Run a Study¶

Imagine you want to run a study with librec_auto.

First, you will need to set up a configuration file. See the Configuration File documentation for information on the elements of a configuration file. Once your configuration file is complete, you can run your study.

Definitions¶

What is an experiment?¶

An experiment is a single job from the librec library. This is what happens when you call the librec jar from the command line.

What is a study?¶

A study is a collection of experiments using the same algorithm the same data set, and the same methodology. librec_auto automates running multiple experiments at once by varying algorithm hyperparameters, and the entity that encompasses a set of related experiments is called a study. If you want to examine multiple algorithms or multiple data sets, you will need to define multiple studies.

Methodology¶

The methodology in a librec-auto study includes information about how data is handled, what kinds of predictions are generated, and how they are evaluated. The methodology information is a bit distributed across the configuration file, and there are certain “gotchas” you should be aware of.
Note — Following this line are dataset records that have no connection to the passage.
## config.mk

```make
export PLATFORM = sky130hd
export DESIGN_NAME = rf_wb_scoreboard
export DESIGN_NICKNAME = d
export VERILOG_FILES = /design/src/rtl/rf_pkg.sv /design/src/rtl/rr_arb2.sv /design/src/rtl/rf_wb_scoreboard.sv
export SDC_FILE = /design/constraint.sdc
export NUM_CORES = 1
export LEC_CHECK = 0
export CAP_MARGIN = 20
export CORE_AREA = 2 2 85 148
export CTS_CLUSTER_DIAMETER = 30
export DETAILED_ROUTE_END_ITERATION = 12
export DIE_AREA = 0 0 87 150
export GPL_ROUTABILITY_DRIVEN = 0
export HOLD_SLACK_MARGIN = 0.08
export PLACE_DENSITY = 0.64
export SETUP_SLACK_MARGIN = 0.05
export SLEW_MARGIN = 15
export SYNTH_ARGS = -nofsm -noshare
export SYNTH_HDL_FRONTEND = slang
export SYNTH_SLANG_ARGS = --single-unit
```

## constraint.sdc

```tcl
create_clock -name clk -period 2 [get_ports clk]
set_input_delay 0.3 -clock clk [delete_from_list [all_inputs] [get_ports clk]]
set_output_delay 0.3 -clock clk [all_outputs]
set_load 0.05 [all_outputs]
```

## src/rtl/rf_pkg.sv

```systemverilog
// Shared constants and the write-back request bundle used by the
// register-file write-back controller and its arbiter.
package rf_pkg;

    localparam int DATA_W = 32;
    localparam int ADDR_W = 4;
    localparam int NREGS  = 16;

    typedef struct packed {
        logic              valid;
        logic [ADDR_W-1:0] waddr;
        logic [DATA_W-1:0] wdata;
    } wb_req_t;

endpackage

```

## src/rtl/rr_arb2.sv

```systemverilog
// Two-requester round-robin arbiter. The priority pointer only moves when both
// requesters collide, so a lone requester never steals the next tie.
module rr_arb2 (
    input  logic       clk,
    input  logic       rst,
    input  logic [1:0] req_i,
    output logic [1:0] gnt_o
);

    logic ptr_q;
    logic ptr_d;

    // ptr_q low favours requester 0 on the next tie, high favours requester 1
    always_comb begin
        gnt_o = req_i;
        ptr_d = ptr_q;
        if (req_i[0] && req_i[1]) begin
            gnt_o = ptr_q ? 2'b10 : 2'b01;
            ptr_d = ~ptr_q;
        end
    end

    always_ff @(posedge clk or negedge rst) begin
        if (!rst) begin
            ptr_q <= 1'b0;
        end else begin
            ptr_q <= ptr_d;
        end
    end

endmodule

```

## src/rtl/rf_wb_scoreboard.sv

```systemverilog
// Write-back controller and busy-bit scoreboard in front of the 16x32 register
// file: merges ALU and load write-backs onto one write port and stalls issue.
module rf_wb_scoreboard
    import rf_pkg::*;
(
    input  logic              clk,
    input  logic              rst,
    input  logic              iss_valid,
    output logic              iss_ready,
    input  logic              iss_use1,
    input  logic [ADDR_W-1:0] iss_raddr1,
    input  logic              iss_use2,
    input  logic [ADDR_W-1:0] iss_raddr2,
    input  logic              iss_wen,
    input  logic [ADDR_W-1:0] iss_waddr,
    input  logic              alu_valid,
    output logic              alu_ready,
    input  logic [ADDR_W-1:0] alu_waddr,
    input  logic [DATA_W-1:0] alu_wdata,
    input  logic              mem_valid,
    output logic              mem_ready,
    input  logic [ADDR_W-1:0] mem_waddr,
    input  logic [DATA_W-1:0] mem_wdata,
    output logic              rf_wen,
    output logic [ADDR_W-1:0] rf_waddr,
    output logic [DATA_W-1:0] rf_wdata,
    output logic [NREGS-1:0]  busy_vec,
    output logic              err_spurious
);

    wb_req_t             alu_req;
    wb_req_t             mem_req;
    wb_req_t             win_req;
    logic [1:0]          gnt;
    logic                iss_fire;

    logic [NREGS-1:0]    busy_q;
    logic [NREGS-1:0]    busy_d;
    logic                rf_wen_q;
    logic                rf_wen_d;
    logic [ADDR_W-1:0]   rf_waddr_q;
    logic [ADDR_W-1:0]   rf_waddr_d;
    logic [DATA_W-1:0]   rf_wdata_q;
    logic [DATA_W-1:0]   rf_wdata_d;
    logic                err_q;
    logic                err_d;

    always_comb begin
        alu_req = '{valid: alu_valid, waddr: alu_waddr, wdata: alu_wdata};
        mem_req = '{valid: mem_valid, waddr: mem_waddr, wdata: mem_wdata};
    end

    // Requester 0 is the ALU so it wins the first tie after reset
    rr_arb2 u_arb (
        .clk   (clk),
        .rst   (rst),
        .req_i ({mem_req.valid, alu_req.valid}),
        .gnt_o (gnt)
    );

    assign alu_ready = gnt[0];
    assign mem_ready = gnt[1];
    assign win_req   = gnt[1] ? mem_req : alu_req;

    assign iss_ready = !((iss_use1 && busy_q[iss_raddr1]) ||
                         (iss_use2 && busy_q[iss_raddr2]) ||
                         (iss_wen  && busy_q[iss_waddr]));
    assign iss_fire  = iss_valid && iss_ready;

    // Clear is applied before set so a same-register collision leaves it busy
    always_comb begin
        busy_d = busy_q;
        if (rf_wen_q) begin
            busy_d[rf_waddr_q] = 1'b0;
        end
        if (iss_fire && iss_wen) begin
            busy_d[iss_waddr] = 1'b1;
        end
        err_d      = err_q | (rf_wen_q & ~busy_q[rf_waddr_q]);
        rf_wen_d   = |gnt;
        rf_waddr_d = rf_waddr_q;
        rf_wdata_d = rf_wdata_q;
        if (|gnt) begin
            rf_waddr_d = win_req.waddr;
            rf_wdata_d = win_req.wdata;
        end
    end

    always_ff @(posedge clk or negedge rst) begin
        if (!rst) begin
            busy_q     <= '0;
            rf_wen_q   <= 1'b0;
            rf_waddr_q <= '0;
            rf_wdata_q <= '0;
            err_q      <= 1'b0;
        end else begin
            busy_q     <= busy_d;
            rf_wen_q   <= rf_wen_d;
            rf_waddr_q <= rf_waddr_d;
            rf_wdata_q <= rf_wdata_d;
            err_q      <= err_d;
        end
    end

    assign busy_vec     = busy_q;
    assign rf_wen       = rf_wen_q;
    assign rf_waddr     = rf_waddr_q;
    assign rf_wdata     = rf_wdata_q;
    assign err_spurious = err_q;

endmodule

```

==> results by group, run 1 <==
Global route
  – Total Routing Usage GR: 19.8%
  – First-pass GRT wire length: 19.7 mm
  – Largest net degree at the start of global routing: 47
  – Antenna violations before repair: 0
  – Gr ovfl total: 0
  – Number of global-route vias before repair: 3828

Timing
  – Fin crit share: 118%
  – RSZ-0062 raised after global routing: true
  – Normalized max-slew margin: 62.4%
  – Endpoints failing setup: 17
  – Skew final: 0.00435 ns
  – Worst slew pin tran: 0.563 ns
  – Maximum clock frequency: 0.422 GHz
  – Final worst path period need: 2.37 ns
  – Max Transition Viols Final: 0
  – Final hold violations: 0
  – Final WS setup: -0.369 ns

Floorplan
  – Rows: 53
  – Starting Density: 28.2%
  – IO Pins: 149
  – Placeable Area: 11900 um2
  – Die Wd: 87 um
  – Die ar.: 13100 um2
  – Die Y: 150 um

Placed design
  – DP HPWL: 10.2 mm
  – Placed instance count: 673
  – Port bufs: 148

Power
  – Comb pwr share: 61.5%
  – Net Sw Frac: 46.9%
  – Leakage: 2.44 nW
  – Power share of the clock group: 12.6%
  – Sequential Power Share: 25.9%
  – Tot Pwr: 7.11 mW
  – Switching power: 3.33 mW
  – VDD IR-drop max: 477 uV
  – Internal: 3.78 mW
  – Power Dens Cells: 1220 nW/um2

Critical path
  – Critical-path maximum fanout: 4
  – CP required: 1.70 ns
  – Cell Chain, Critical Path: buf_6 > mux4_2 > mux2i_1 > nor2b_1 > nor2b_4 > nor3_4 > buf_12
  – Crit. path cell count: 7
  – Largest stage delay, worst path: 0.47 ns
  – CP Capture Type: output port
  – Data arrival time of the critical path: 2.07 ns
  – Critical setup path kind: reg -> out
  – Register-to-Register Path Depth: 8
  – CP startpoint kind: flip-flop
  – CP max stage cell: dfrtp_2
  – Worst path bufs/invs: 2
  – Delay-heaviest family, CP: multiplexers

Drt
  – 1st-iter DRT viols: 163
  – Vias/cell: 5.36
  – Routed Antenna Nets: 0
  – DRC viols: 0
  – Routed wire length per instance: 19.3 um
  – Detailed Routing Iterations Pass 1: 6
  – Wirelength, routed: 13.4 mm
  – Via count: 3722

Yosys
  – Synth Net Count: 466
  – Synth Instances: 374
  – Post-synth ARST share: 100%
  – Most common cell in the netlist: a21oi_1
  – #FFs+latches synth: 55
  – Post-synth EDFFs: 0
  – Ys flop type: dfrtp_1
  – Leading area contributor after synthesis: dfrtp_1
  – Synth cell types: 31
  – Syn avg cell area: 8.95 um2
  – Commonest cells post-synth: 64 x a21oi_1, 55 x dfrtp_1, 52 x o21ai_0
  – Post-synth top area share: 41.1%
  – Synth area leaders: dfrtp_1 41%, a21oi_1 9.6%, o21ai_0 7.8%
  – Sequential share of the synthesized area: 41.1%
  – Syn. warnings: 0
  – Post-Syn Area: 3350 um2

Final layout
  – Share of cells above drive strength 1: 22.1%
  – Final non-filler cell total: 694
  – Diodes inserted: 0
  – P&R area growth vs syn: 74.0%
  – Post-layout net count: 648

Clock tree
  – CTS tree: yes
  – CTS Root Cell: clkbuf_16
  – Reg clk slew, reported paths: 0.07 ns
  – Clock Latency Late Sink: 0.29 ns
  – H-Tree Depth: 2
  – CTS max path bufs: 2
  – CTS Buf Count: 5
  – Sink Count: 55

Outcome
  – Status: finished with violations
  – Failing checks: negative setup slack

Hold path
  – Worst Hold Depth: 3
  – Worst min-delay path category: in -> reg

Job
  – Max-cap violations: 0
==> power groups by stage <==
stage / registers (mW) / clock network, mW / logic [mW]
after floorplan: 2.92 / 0 / 1.09
after global placement: 1.84 / 0 / 3.82
after detailed placement: 1.85 / 0 / 3.86
after CTS: 1.83 / 0.923 / 4.14
after global routing: 1.88 / 0.951 / 4.57
final: 1.84 / 0.895 / 4.37
==> cells in the final DEF (no fill, tap or decap), types with 2 or more instances in the layout <==
cell	netlist	final
a22oi_1	4	4
nand3b_1	2	2
mux4_2	10	12
buf_12	0	4
inv_1	7	7
nor2b_1	6	5
dlygate4sd2_1	0	7
dfrtp_2	0	15
nor2_1	5	5
o41ai_4	0	5
or2_2	3	3
a21oi_1	64	64
or3_1	2	2
nand2b_1	36	36
dlymetal6s2s_1	0	7
o21ai_0	52	52
clkdlybuf4s50_1	0	128
mux2i_1	15	15
buf_2	4	2
or4_1	2	2
dfrtp_1	55	40
nand2_1	40	40
nand3_1	10	10
o31ai_4	0	8
buf_4	0	45
o21ai_2	0	2
buf_6	2	9
o2111ai_2	0	4
clkbuf_16	0	5
nand4_1	3	3
==> sequential cells by signal (all words and copies together) (netlist names) <==
signal / flops
busy_vec: 16
err_spurious: 1
rf_waddr: 4
rf_wdata: 32
rf_wen: 1
u_arb.ptr_q: 1
==> worst min-delay path, cell delays in order <==
cell	delay (ns)
buf_2	0.14
nand2_1	0.08
o21ai_0	0.07
==> path summary, 6_finish.rpt <==
| path | slack, ns | from | end |
|---|---|---|---|
| worst max register to register | -0.21 | busy_vec[15] | busy_vec[8] |
| worst max-delay path | -0.37 | busy_vec[11] | iss_ready |
| worst min-delay path | 0.34 | alu_valid | rf_wdata[15] |
| worst min register to register | 0.48 | err_spurious | err_spurious |
| max in group asynchronous | 0.91 | rst | rf_wdata[14] |
| min in group asynchronous | 0.51 | rst | busy_vec[10] |
==> per-stage QoR <==
step / hold slack (ns) / utilization, % / TNS (ns) / worst slack, ns / cell area [um2]
after global placement: 0.310 / 44.2 / -8.56 / -0.610 / 5250
final: 0.343 / 49.1 / -2.28 / -0.369 / 5820
after detailed placement: 0.309 / 44.2 / -9.73 / -0.705 / 5250
after floorplan: 0.00441 / - / -0.422 / -0.422 / 3380
after global routing: 0.346 / 49.1 / -3.33 / -0.429 / 5820
after CTS: 0.335 / 47.6 / -0.846 / -0.342 / 5650
==> per-layer routing <==
| metal | track usage [%] | routed length (um) | vias up |
|---|---|---|---|
| li1 | - | - | 1719 |
| met1 | 19.9 | 4500 | 1787 |
| met2 | 37.3 | 7560 | 177 |
| met3 | 3.25 | 751 | 39 |
| met4 | 10.6 | 597 | 0 |
| met5 | 0 | 0 | - |
==> cells by family after synthesis <==
| group | share of synthesized area [%] |
|---|---|
| xor+xnor | 0.262 |
| mux | 12.8 |
| buf+inv | 4.64 |
| simple gates | 17.1 |
| flops | 41.1 |
| compound gates | 24.1 |
==> layout make-up <==
class	count	area [um2]
clock inverters	1	5.00
flip-flops and latches	55	1400
clock buffers	7	143
fillers	1091	6050
multi-input cells	283	2090
inverters	7	26.3
repair buffers	204	2000
well taps	137	171
==> what timing repair did <==
item	CTS	global route
gates cloned	1	0
pin swaps	11	6
setup endpoints to repair	21	24
resized for setup	36	26
endpoints found under the hold margin	18	0
hold buffers	1	0
buffers inserted	13	1
(Power assumes the default switching activity.)
==> inputs of run 2 (changes only) <==
--- a/config.mk
+++ b/config.mk
@@ -15,3 +15,3 @@
 export PLACE_DENSITY = 0.64
-export SETUP_SLACK_MARGIN = 0.05
+export SETUP_SLACK_MARGIN = 0.5
 export SLEW_MARGIN = 15
==> constraint.sdc (replaced) <==
create_clock -name clk -period 2 [get_ports clk]
set_input_delay 0.4 -clock clk [delete_from_list [all_inputs] [get_ports clk]]
set_output_delay 0.4 -clock clk [all_outputs]
set_load 0.05 [all_outputs]
==> results by group, run 2 (synthesis gave the netlist of run 1 again) <==
Critical path
  – Cell Chain, Critical Path: buf_6 > mux4_2 > mux2i_1 > nor2b_1 > nor2b_4 > nor3_4 > buf_12
  – CP required: 1.60 ns (-0.10 ns)
  – Critical setup path kind: reg -> out
  – Delay-heaviest family, CP: multiplexers
  – Largest stage delay, worst path: 0.46 ns (about the same)
  – Data arrival time of the critical path: 2.07 ns (about the same)
  – R2R Setup Slk: -0.15 ns (+0.06 ns)
  – CP Capture Type: output port
  – Critical path startpoint: busy_vec[3]
  – Crit. path cell count: 7 (unchanged)
  – Reg-to-reg critical path startpoint: busy_vec[3]
  – Critical-path maximum fanout: 4 (unchanged)
  – Worst path bufs/invs: 2 (unchanged)
  – R2R Path End: busy_vec[11]
  – CP startpoint kind: flip-flop
  – CP max stage cell: dfrtp_2
  – Register-to-Register Path Depth: 8 (unchanged)
  – Crit path capture: iss_ready

Global route
  – First-pass GRT wire length: 19.4 mm (-1.4%)
  – Largest net degree at the start of global routing: 56 (+19%)
  – Gr ovfl total: 0 (unchanged)
  – Total Routing Usage GR: 19.2% (-0.57 points)
  – Antenna violations before repair: 0 (unchanged)
  – Number of global-route vias before repair: 3866 (+0.99%)

Placed design
  – Placed inst area: 5220 um2 (-0.60%)
  – Placed instance count: 671 (-0.30%)
  – DP HPWL: 9.55 mm (-6.0%)
  – Port bufs: 148 (unchanged)
  – Dpl ws: -0.790 ns (-0.0842 ns)

Final layout
  – Largest register FFs: 32 (unchanged)
  – Share of cells above drive strength 1: 30.6% (+8.5 points)
  – Diodes inserted: 0 (unchanged)
  – Most common cell after layout, fill and taps aside: clkdlybuf4s50_1
  – Fillers: 1101 (+0.92%)
  – Multi-input gate area: 1920 um2 (-7.9%)
  – Commonest non-fill, non-tap cells in the layout: 82 x clkdlybuf4s50_1, 64 x a21oi_1, 59 x buf_4
  – Final non-filler cell total: 690 (-0.58%)
  – Post-layout net count: 644 (-0.62%)
  – Cell area after layout: 5590 um2 (-4.0%)
  – Final Util: 47.1% (-1.9 points)
  – P&R area growth vs syn: 67.1%
  – FF+latch area: 1400 um2 (+0.36%)

Drt
  – Routed Antenna Nets: 0 (unchanged)
  – Vias/cell: 5.27 (-1.7%)
  – Via count: 3639 (-2.2%)
  – Routed wire length per instance: 18.2 um (-5.7%)
  – Detailed Routing Iterations Pass 1: 4 (-2)
  – DRC viols: 0 (unchanged)
  – Wirelength, routed: 12.6 mm (-6.2%)
  – 1st-iter DRT viols: 137 (-16%)

Power
  – Comb pwr share: 59.5% (-2.0 points)
  – Switching power: 3.17 mW (-4.9%)
  – Power share of the clock group: 13.3% (+0.7 points)
  – Leakage: 2.32 nW (-5.0%)
  – Internal: 3.60 mW (-4.8%)
  – Net Sw Frac: 46.8% (about the same)
  – VDD IR-drop max: 446 uV (-6.5%)
  – Power Dens Cells: 1210 nW/um2 (-0.90%)
  – Sequential Power Share: 27.2% (+1.3 points)

Timing
  – Final hold violations: 0 (unchanged)
  – Post-route setup TNS: -1.53 ns (+0.753 ns)
  – Final WS setup: -0.474 ns (-0.105 ns)
  – Endpoints failing setup: 17 (unchanged)
  – Maximum clock frequency: 0.404 GHz (-4.3%)
  – RSZ-0062 raised after global routing: true
  – Max Transition Viols Final: 0 (unchanged)
  – Normalized max-slew margin: 75.8% (+13 points)
  – Skew final: 0.00709 ns (+0.00274 ns)
  – Fin crit share: 124% (+5.3 points)
  – Final worst path period need: 2.47 ns (+0.105 ns)
  – Worst slew pin tran: 0.363 ns (-0.200 ns)

Floorplan
  – Starting Density: 28.2% (unchanged)
  – Die Wd: 87 um (unchanged)
  – Placeable Area: 11900 um2 (unchanged)
  – Die ar.: 13100 um2 (unchanged)
  – Die Y: 150 um (unchanged)
  – IO Pins: 149 (unchanged)
  – Rows: 53 (unchanged)

Clock tree
  – CTS tree: yes
  – Hold buffer count at cts: 0 (-1)
  – CTS Buf Count: 5 (unchanged)
  – CTS Root Cell: clkbuf_16
  – Reg clk slew, reported paths: 0.07 ns (about the same)
  – CTS max path bufs: 2 (unchanged)
  – Sink Count: 55 (unchanged)
  – Clock Latency Late Sink: 0.29 ns (about the same)
  – H-Tree Depth: 2 (unchanged)

Job
  – Max-cap violations: 0 (unchanged)

Outcome
  – Status: finished with violations
  – Failing checks: negative setup slack

Hold path
  – Worst min-delay path category: in -> async
[run 2: cell count changes in the layout (fill, tap and decap cells not counted), moves of 5 or more]
cell             previous run  this run
o31ai_1                     0         5
o41ai_2                     1         6
dlymetal6s2s_1              7         0
clkdlybuf4s50_1           128        82
clkdlybuf4s15_2             0        28
o41ai_4                     5         0
buf_4                      45        59
o31ai_4                     8         0
[run 2: worst min-delay path by stage]
stage               startpoint           to  slack, ns
global route               rst  busy_vec[1]       0.12
floorplan                  rst  busy_vec[0]       0.10
global placement           rst  busy_vec[1]       0.42
detailed placement         rst  busy_vec[1]       0.43
finish                     rst  busy_vec[1]       0.08
CTS                        rst  busy_vec[0]       0.11
[run 2: repair_timing]
| action | in CTS | in global routing |
|---|---|---|
| cloned | 0 | 0 |
| resized for setup | 132 | 10 |
| pin swaps | 8 | 6 |
| setup endpoints to repair | 87 | 21 |
| buffers inserted | 9 | 2 |
[run 2: layer usage]
| layer | GRT usage (%) | vias to the layer above | part of all wire [%] |
|---|---|---|---|
| met3 | 2.81 | 35 | 4.7 |
| met5 | 0 | - | 0 |
| met1 | 20.2 | 1743 | 37 |
| met4 | 8.75 | 0 | 3.5 |
| li1 | - | 1712 | - |
| met2 | 36.3 | 149 | 55 |
[run 2: final cells by class]
class,count,area share (%)
multi-input combinational,283,34.4
timing repair buffer,200,34.4
sequential,55,25.0
tap,137,3.06
clock buffer,7,2.55
inverter,7,0.470
clock inverter,1,0.157
[run 2: stage by stage]
step                      total power, mW  hold slack, ns
after floorplan                      4.05           0.104
after global placement               5.63           0.423
after detailed placement             5.69           0.428
after CTS                            6.76           0.109
after global routing                 7.11           0.123
final                                6.77          0.0772
[run 2: power groups by stage]
stage / logic, mW / clock network, mW / registers (mW)
2_1_floorplan: 1.12 / 0 / 2.93
3_3_place_gp: 3.75 / 0 / 1.88
3_5_place_dp: 3.81 / 0 / 1.89
4_1_cts: 3.99 / 0.938 / 1.83
5_1_grt: 4.25 / 0.973 / 1.89
6_report: 4.03 / 0.897 / 1.84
As of LibRec 3.0, all cross-validation splits are drawn uniform-at-random from the ratings data set. The size of each split is N/k where N is the number of ratings and k is the number of splits. Other parameters (the style of split) that can be used in the single-split ratio model are ignored.
Ranking vs rating prediction methodology. If you are using a metric that looks at a ranked list of results (pretty much anything other than rmse, mae and certain of the fairness metrics), you must specify the ranking element and the list-size element in the metric element in your configuration. See below. You will get very strange ranking results, if LibRec thinks you are using a rating prediction methodology.
Ranking vs rating prediction algorithms. Some algorithms are optimized for ranking loss and the results that they produce may not be interpretable as prediction ratings for a user/item pair. For example, BPR, RankALS, or PLSA. These algorithms should only be used with the ranking element set and an appropriate ranking-type metric.

<ranking>true</ranking>
<list-size>10</list-size>

Any list size can be used.

File Structure¶

Study Structure¶

librec_auto has a specific project structure. If you want to run an study named movies, you will need to put your config.xml file in a conf directory inside a movies directory, like this:

movies
└── conf
    └── config.xml

You can then run your movies study with:

$ python -m librec_auto run -t movies

This will update the movies directory to look like this:

movies
├── conf
│   └── config.xml
├── exp00000
│   ├── conf
│   │   ├── config.xml
│   │   └── librec.properties
│   ├── log
│   │   └── librec-<timestamp>.log
│   ├── original
│   └── result
│       ├── out-1.txt
│       └── ...
├── exp00001
│   ├── conf
│   │   ├── config.xml
│   │   └── librec.properties
│   ├── log
│   │   └── librec-<timestamp>.log
│   ├── original
│   └── result
│       ├── out-1.txt
│       └── ...
├── exp00002
│   └── ...
├── exp00003
│   └── ...
└── ...
    output.xml

Each directory like exp00001 represents one of the experiments from your movies study. The number of exp##### directories is equal to the number of permutations from the value items in your study-wide configuration file. The output.xml contains a summary of results over all the experiments and also a log of any warnings or errors encountered.

Experiment Structure¶

Let’s consider a single experiment directory:

exp00002
├── conf
│   ├── config.xml
│   └── librec.properties
├── log
│   └── librec-<timestamp>.log
├── original
└── result
    ├── out-1.txt
    ├── out-2.txt
    ├── out-3.txt
    ├── out-4.txt
    └── out-5.txt
    output.xml

conf holds the auto-generated configuration file for this experiment (not for the study), as well as the librec.properties equivalent of the config.xml.
- Don’t tamper with these files: to edit the experiment configurations, modify the study-wide movies/conf/config.xml file.
log holds the log output from running the experiment. Many LibRec algorithms output log information containing training phase information and this can be found here.
result holds the computed recommendation lists or predictions from the librec experiment.
original is a directory used for experiments involving result re-ranking. The re-ranker will copy the original recommendation output from the algorithm to this directory. Re-ranked results are then place in the result directory so they can be located by subsequent processes. You can experiment with multiple hyperparameters for a re-ranking algorithm without recomputing the base recommendations. For example:
- Re-rank the results with python -m librec_auto rerank movies
output.xml is a file that contains a summary of the experiment run. Metric results are stored here as well as any warnings or error messages encountered.